Impact of energy deficit calculated by a predictive method on outcome in medical patients requiring prolonged acute mechanical ventilation

• Published in: British journal of nutrition Vol. 101; no. 7; pp. 1079 - 1087
• Main Authors: Faisy, Christophe, Lerolle, Nicolas, Dachraoui, Fahmi, Savard, Jean-François, Abboud, Imad, Tadie, Jean-Marc, Fagon, Jean-Yves
• Format: Journal Article
• Language: English
• Published: Cambridge, UK Cambridge University Press 14.04.2009
• Subjects: acute course; Acute Disease; Aged; Biological and medical sciences; Body temperature; breathing; Critical Care; Energy; Energy balance; Energy balance: Enteral nutrition: Acute prolonged mechanical ventilation: Outcome; energy deficiencies; Energy Intake; Enteral Nutrition; Feeding. Feeding behavior; Female; Fundamental and applied biological sciences. Psychology; Hospital Mortality; hospitals; Humans; Intensive Care Units; Intubation; Kaplan-Meier Estimate; Length of Stay; Life Sciences; Logistic Models; Male; mechanical ventilation; medical equipment; Mortality; Multivariate analysis; Nutrition; Nutritional Energetics; Nutritional Requirements; Nutritional Status; Observational studies; Parenteral nutrition; patients; prediction; Prognosis; Respiration, Artificial - mortality; Retrospective Studies; Treatment Outcome; Ventilation; Ventilators; Vertebrates: anatomy and physiology, studies on body, several organs or systems; Energy balance: Enteral nutrition: Acute prolonged mechanical ventilation: Outcome; Human; Energy balance; Vertebrata; Mammalia; Prognosis; Energy; Acute; Mechanical ventilation; Enteral administration
• ISSN: 0007-1145; 1475-2662; 1475-2662
• DOI: 10.1017/S0007114508055669

To assess energy balance in very sick medical patients requiring prolonged acute mechanical ventilation and its possible impact on outcome, we conducted an observational study of the first 14 d of intensive care unit (ICU) stay in thirty-eight consecutive adult patients intubated at least 7 d. Exclusive enteral nutrition (EN) was started within 24 h of ICU admission and progressively increased, in absence of gastrointestinal intolerance, to the recommended energy of 125·5 kJ/kg per d.

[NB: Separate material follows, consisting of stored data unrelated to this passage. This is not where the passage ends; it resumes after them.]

$ cat src/rtl/sync_to_async_tx.sv
// sync_to_async_tx
//   Clocked producer for a 4-phase bundled-data asynchronous channel.
//   Words arrive on a valid/ready interface, are buffered in a small FIFO,
//   and each is played out as one complete r_o/a_i handshake with d_o held
//   stable from before the request rises until the acknowledge has returned low.
//   The returning acknowledge is brought into clk through a flop synchroniser.
//
// Parameters
//   N            data width of in_data and d_o
//   DEPTH        FIFO entries (power of 2, >= 2)
//   SYNC_STAGES  flops in the a_i synchroniser (>= 2)
//
// Ports
//   clk       in   system clock
//   rst       in   asynchronous, active-high reset
//   in_valid  in   producer has a word on in_data
//   in_ready  out  FIFO can accept (transfer on in_valid & in_ready at posedge clk)
//   in_data   in   word to send
//   r_o       out  asynchronous request, registered
//   a_i       in   asynchronous acknowledge from the receiver
//   d_o       out  bundled data, registered
//   level     out  FIFO occupancy
//   busy      out  handshake FSM not idle
module sync_to_async_tx #(
    parameter int unsigned N           = 6,
    parameter int unsigned DEPTH       = 4,
    parameter int unsigned SYNC_STAGES = 2
) (
    input  logic                       clk,
    input  logic                       rst,
    input  logic                       in_valid,
    output logic                       in_ready,
    input  logic [N-1:0]               in_data,
    output logic                       r_o,
    input  logic                       a_i,
    output logic [N-1:0]               d_o,
    output logic [$clog2(DEPTH+1)-1:0] level,
    output logic                       busy
);

    localparam int unsigned LW = $clog2(DEPTH + 1);
    localparam int unsigned AW = $clog2(DEPTH);

    typedef enum logic [1:0] {
        IDLE,
        SETUP,
        REQ_HI,
        REQ_LO
    } state_t;

    state_t                 state;
    state_t                 state_nx;
    logic                   r_nx;
    logic                   pop;
    logic                   push;
    logic                   ready_en;
    logic                   ack_s;
    logic [SYNC_STAGES-1:0] sync_q;
    logic [N-1:0]           mem [DEPTH];
    logic [AW-1:0]          wr_ptr;
    logic [AW-1:0]          rd_ptr;
    logic [LW-1:0]          count;

    // ------------------------------------------------------------------
    // FIFO
    // ------------------------------------------------------------------
    // ready_en keeps in_ready low during reset and rises on the first edge
    // after release.
    always_ff @(posedge clk or posedge rst) begin
        if (rst) begin
            ready_en <= 1'b0;
        end else begin
            ready_en <= 1'b1;
        end
    end

    assign in_ready = ready_en && (count != LW'(DEPTH));
    assign push     = in_valid && in_ready;
    assign level    = count;

    always_ff @(posedge clk) begin
        if (push) begin
            mem[wr_ptr] <= in_data;
        end
    end

    // DEPTH is a power of 2, so the pointers wrap naturally at AW bits.
    always_ff @(posedge clk or posedge rst) begin
        if (rst) begin
            wr_ptr <= '0;
            rd_ptr <= '0;
            count  <= '0;
        end else begin
            if (push) begin
                wr_ptr <= wr_ptr + AW'(1);
            end
            if (pop) begin
                rd_ptr <= rd_ptr + AW'(1);
            end
            case ({push, pop})
                2'b10:   count <= count + LW'(1);
                2'b01:   count <= count - LW'(1);
                default: count <= count;
            endcase
        end
    end

    // ------------------------------------------------------------------
    // Acknowledge synchroniser
    // ------------------------------------------------------------------
    always_ff @(posedge clk or posedge rst) begin
        if (rst) begin
            sync_q <= '0;
        end else begin
            sync_q <= {sync_q[SYNC_STAGES-2:0], a_i};
        end
    end

    assign ack_s = sync_q[SYNC_STAGES-1];

    // ------------------------------------------------------------------
    // Handshake FSM
    // ------------------------------------------------------------------
    always_ff @(posedge clk or posedge rst) begin
        if (rst) begin
            state <= IDLE;
            r_o   <= 1'b0;
        end else begin
            state <= state_nx;
            r_o   <= r_nx;
        end
    end

    // Loading d_o is tied to the pop, so data only changes on entry to SETUP
    // and a full SETUP cycle with r_o low always precedes the request.
    always_comb begin
        state_nx = state;
        r_nx     = 1'b0;
        pop      = 1'b0;
        case (state)
            IDLE: begin
                if (count != '0) begin
                    state_nx = SETUP;
                    pop      = 1'b1;
                end
            end
            SETUP: begin
                // Receiver may still be holding its ack high; wait it out.
                if (!ack_s) begin
                    state_nx = REQ_HI;
                    r_nx     = 1'b1;
                end
            end
            REQ_HI: begin
                r_nx = 1'b1;
                if (ack_s) begin
                    state_nx = REQ_LO;
                    r_nx     = 1'b0;
                end
            end
            REQ_LO: begin
                if (!ack_s) begin
                    if (count != '0) begin
                        state_nx = SETUP;
                        pop      = 1'b1;
                    end else begin
                        state_nx = IDLE;
                    end
                end
            end
            default: begin
                state_nx = IDLE;
            end
        endcase
    end

    always_ff @(posedge clk or posedge rst) begin
        if (rst) begin
            d_o <= '0;
        end else if (pop) begin
            d_o <= mem[rd_ptr];
        end
    end

    assign busy = (state != IDLE);

endmodule
===== src/rtl/mem_port_arbiter_pkg.sv =====
// mem_arb_pkg: shared types and constants for the instruction/data memory port arbiter.
//   state_e  : arbiter FSM states
//   grant_e  : which requester owns (or last owned) the bridge port
//   RESP_OKAY: AXI OKAY response code, also the reset value of the response registers
package mem_arb_pkg;

  typedef enum logic [1:0] {
    IDLE,
    GNT_I,
    GNT_D,
    RESP
  } state_e;

  typedef enum logic {
    GRANT_I,
    GRANT_D
  } grant_e;

  localparam logic [1:0] RESP_OKAY = 2'b00;

endpackage


===== src/rtl/mem_port_arbiter_if.sv =====
// mem_port_arbiter_if: bundles the fetch requester, data requester and bridge-side
// signals of the memory port arbiter.
//   modport master : arbiter view (drives completions to requesters, requests to bridge)
//   modport slave  : environment view (requesters and AXI-lite bridge)
interface mem_port_arbiter_if #(
  parameter int ADDR_W = 64,
  parameter int DATA_W = 64
);
  localparam int STRB_W = DATA_W / 8;

  // instruction-fetch requester (read-only)
  logic              i_req;
  logic [ADDR_W-1:0] i_addr;
  logic [DATA_W-1:0] i_rdata;
  logic              i_valid;
  logic [1:0]        i_resp;

  // data requester (read/write)
  logic              d_ren;
  logic              d_wen;
  logic [ADDR_W-1:0] d_addr;
  logic [STRB_W-1:0] d_wmask;
  logic [DATA_W-1:0] d_wdata;
  logic [DATA_W-1:0] d_rdata;
  logic              d_valid;
  logic [1:0]        d_resp;

  // AXI-lite master bridge port
  logic [ADDR_W-1:0] address_mem;
  logic              ren_mem;
  logic              wen_mem;
  logic [STRB_W-1:0] wmask_mem;
  logic [DATA_W-1:0] wdata_mem;
  logic [DATA_W-1:0] rdata_mem;
  logic              valid_mem;
  logic [1:0]        resp_mem;

  modport master (
    input  i_req, i_addr, d_ren, d_wen, d_addr, d_wmask, d_wdata,
    input  rdata_mem, valid_mem, resp_mem,
    output i_rdata, i_valid, i_resp, d_rdata, d_valid, d_resp,
    output address_mem, ren_mem, wen_mem, wmask_mem, wdata_mem
  );

  modport slave (
    output i_req, i_addr, d_ren, d_wen, d_addr, d_wmask, d_wdata,
    output rdata_mem, valid_mem, resp_mem,
    input  i_rdata, i_valid, i_resp, d_rdata, d_valid, d_resp,
    input  address_mem, ren_mem, wen_mem, wmask_mem, wdata_mem
  );

endinterface


===== src/rtl/mem_port_arbiter_pick.sv =====
// mem_arb_pick: combinational two-way selector between the fetch and data requesters.
//   i_req_i      : fetch request pending
//   d_active_i   : data read or write pending
//   last_grant_i : side granted most recently
//   grant_i_o    : fetch side wins
//   grant_d_o    : data side wins
// FAIR=1 alternates on ties (side other than last_grant); FAIR=0 gives ties to data.
module mem_arb_pick
  import mem_arb_pkg::*;
#(
  parameter bit FAIR = 1'b1
) (
  input  logic   i_req_i,
  input  logic   d_active_i,
  input  grant_e last_grant_i,
  output logic   grant_i_o,
  output logic   grant_d_o
);

  always_comb begin
    grant_i_o = 1'b0;
    grant_d_o = 1'b0;
    if (i_req_i && d_active_i) begin
      if (FAIR && (last_grant_i == GRANT_D)) grant_i_o = 1'b1;
      else                                   grant_d_o = 1'b1;
    end else if (i_req_i) begin
      grant_i_o = 1'b1;
    end else if (d_active_i) begin
      grant_d_o = 1'b1;
    end
  end

endmodule
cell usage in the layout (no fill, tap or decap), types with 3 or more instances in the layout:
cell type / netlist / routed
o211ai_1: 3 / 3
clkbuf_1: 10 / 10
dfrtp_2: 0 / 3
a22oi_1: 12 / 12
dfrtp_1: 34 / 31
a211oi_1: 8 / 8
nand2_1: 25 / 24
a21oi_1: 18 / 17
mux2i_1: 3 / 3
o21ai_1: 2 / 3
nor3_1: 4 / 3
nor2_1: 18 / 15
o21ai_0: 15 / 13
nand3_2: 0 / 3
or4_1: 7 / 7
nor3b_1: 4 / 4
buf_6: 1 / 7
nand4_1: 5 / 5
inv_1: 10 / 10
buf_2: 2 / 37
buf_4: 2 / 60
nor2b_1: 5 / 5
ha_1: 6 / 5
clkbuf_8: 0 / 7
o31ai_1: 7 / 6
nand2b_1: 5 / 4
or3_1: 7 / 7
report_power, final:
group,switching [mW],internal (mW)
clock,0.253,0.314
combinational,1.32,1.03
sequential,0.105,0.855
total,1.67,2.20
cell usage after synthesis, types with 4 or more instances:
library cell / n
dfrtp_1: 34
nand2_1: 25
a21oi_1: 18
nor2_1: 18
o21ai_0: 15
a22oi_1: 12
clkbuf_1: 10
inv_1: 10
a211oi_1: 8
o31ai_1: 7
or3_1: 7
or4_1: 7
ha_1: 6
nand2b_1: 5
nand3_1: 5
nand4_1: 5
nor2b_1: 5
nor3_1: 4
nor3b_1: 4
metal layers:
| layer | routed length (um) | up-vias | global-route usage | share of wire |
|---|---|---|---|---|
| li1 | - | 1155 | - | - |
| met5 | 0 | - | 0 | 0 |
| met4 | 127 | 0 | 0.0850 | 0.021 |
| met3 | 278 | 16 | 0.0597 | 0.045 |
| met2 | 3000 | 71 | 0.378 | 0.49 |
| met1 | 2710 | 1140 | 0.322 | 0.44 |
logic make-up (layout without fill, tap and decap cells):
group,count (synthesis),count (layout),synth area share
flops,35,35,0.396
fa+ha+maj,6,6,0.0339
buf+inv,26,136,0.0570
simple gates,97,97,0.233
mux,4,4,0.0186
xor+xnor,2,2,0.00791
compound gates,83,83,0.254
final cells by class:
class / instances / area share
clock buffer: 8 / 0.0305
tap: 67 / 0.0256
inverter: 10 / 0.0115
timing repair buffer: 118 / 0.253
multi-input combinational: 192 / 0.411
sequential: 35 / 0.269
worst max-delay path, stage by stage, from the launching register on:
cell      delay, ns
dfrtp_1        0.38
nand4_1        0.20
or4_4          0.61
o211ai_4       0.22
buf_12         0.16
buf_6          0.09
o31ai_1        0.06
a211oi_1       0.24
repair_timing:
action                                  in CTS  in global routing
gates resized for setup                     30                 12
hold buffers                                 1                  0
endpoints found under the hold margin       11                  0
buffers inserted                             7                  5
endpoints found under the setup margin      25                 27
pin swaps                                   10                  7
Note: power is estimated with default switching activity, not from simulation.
[src/rtl/sort4_sequencer.sv]
// sort4_sequencer: sorts four W-bit keys ascending by stepping one compare-and-swap
// unit through a fixed six-step bubble network, reporting the swap count.
module sort4_sequencer #(
  parameter int W = 2
) (
  input  logic           clk,
  input  logic           rst_n,
  input  logic           in_valid,
  output logic           in_ready,
  input  logic [4*W-1:0] in_data,
  output logic           out_valid,
  input  logic           out_ready,
  output logic [4*W-1:0] out_data,
  output logic [2:0]     swaps,
  output logic           busy
);
  typedef enum logic [1:0] {IDLE, SORT, DONE} state_t;
  state_t r_state, w_next;
  logic [W-1:0] r_k [4];
  logic [2:0] r_step, r_swaps;
  logic [1:0] w_li, w_ri;
  logic w_gt;
  always_ff @(posedge clk or negedge rst_n)
    if (!rst_n) r_state <= IDLE;
    else r_state <= w_next;
  always_comb
    w_next = (r_state == IDLE && in_valid)       ? SORT :
             (r_state == SORT && r_step == 3'd5) ? DONE :
             (r_state == DONE && out_ready)      ? IDLE : r_state;
  always_comb begin
    in_ready  = r_state == IDLE;
    out_valid = r_state == DONE;
    busy      = r_state != IDLE;
    out_data  = {r_k[0], r_k[1], r_k[2], r_k[3]};
    swaps     = r_swaps;
  end
  // Step pairs: 0,3,5 -> (r0,r1); 1,4 -> (r1,r2); 2 -> (r2,r3)
  always_comb begin
    w_li = (r_step == 3'd1 || r_step == 3'd4) ? 2'd1 : (r_step == 3'd2) ? 2'd2 : 2'd0;
    w_ri = w_li + 2'd1;
    w_gt = r_k[w_li] > r_k[w_ri];
  end
  always_ff @(posedge clk or negedge rst_n)
    if (!rst_n) begin
      r_k     <= '{default: '0};
      r_step  <= '0;
      r_swaps <= '0;
    end else if (r_state == IDLE && in_valid) begin
      r_k[0]  <= in_data[4*W-1:3*W];
      r_k[1]  <= in_data[3*W-1:2*W];
      r_k[2]  <= in_data[2*W-1:W];
      r_k[3]  <= in_data[W-1:0];
      r_step  <= '0;
      r_swaps <= '0;
    end else if (r_state == SORT) begin
      r_step <= r_step + 3'd1;
      if (w_gt) begin
        r_k[w_li] <= r_k[w_ri];
        r_k[w_ri] <= r_k[w_li];
        r_swaps   <= r_swaps + 3'd1;
      end
    end
endmodule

Calculated energy balance was defined as energy delivered − resting energy expenditure estimated by a predictive method based on static and dynamic biometric parameters. Mean energy balance was − 5439 (sem 222) kJ per d. EN was interrupted 23 % of the time and situations limiting feeding administration reached 64 % of survey time. ICU mortality was 72 %. Non-survivors had higher mean energy deficit than ICU survivors (P = 0·004). Multivariate analysis identified mean energy deficit as independently associated with ICU death (P = 0·02). Higher ICU mortality was observed with higher energy deficit (P = 0·003 comparing quartiles). Using receiver operating characteristic curve analysis, the best deficit threshold for predicting ICU mortality was 5021 kJ per d. Kaplan–Meier analysis showed that patients with mean energy deficit ≧5021 kJ per d had a higher ICU mortality rate than patients with lower mean energy deficit after the 14th ICU day (P = 0·01). The study suggests that large negative energy balance seems to be an independent determinant of ICU mortality in a very sick medical population requiring prolonged acute mechanical ventilation, especially when energy deficit exceeds 5021 kJ per d.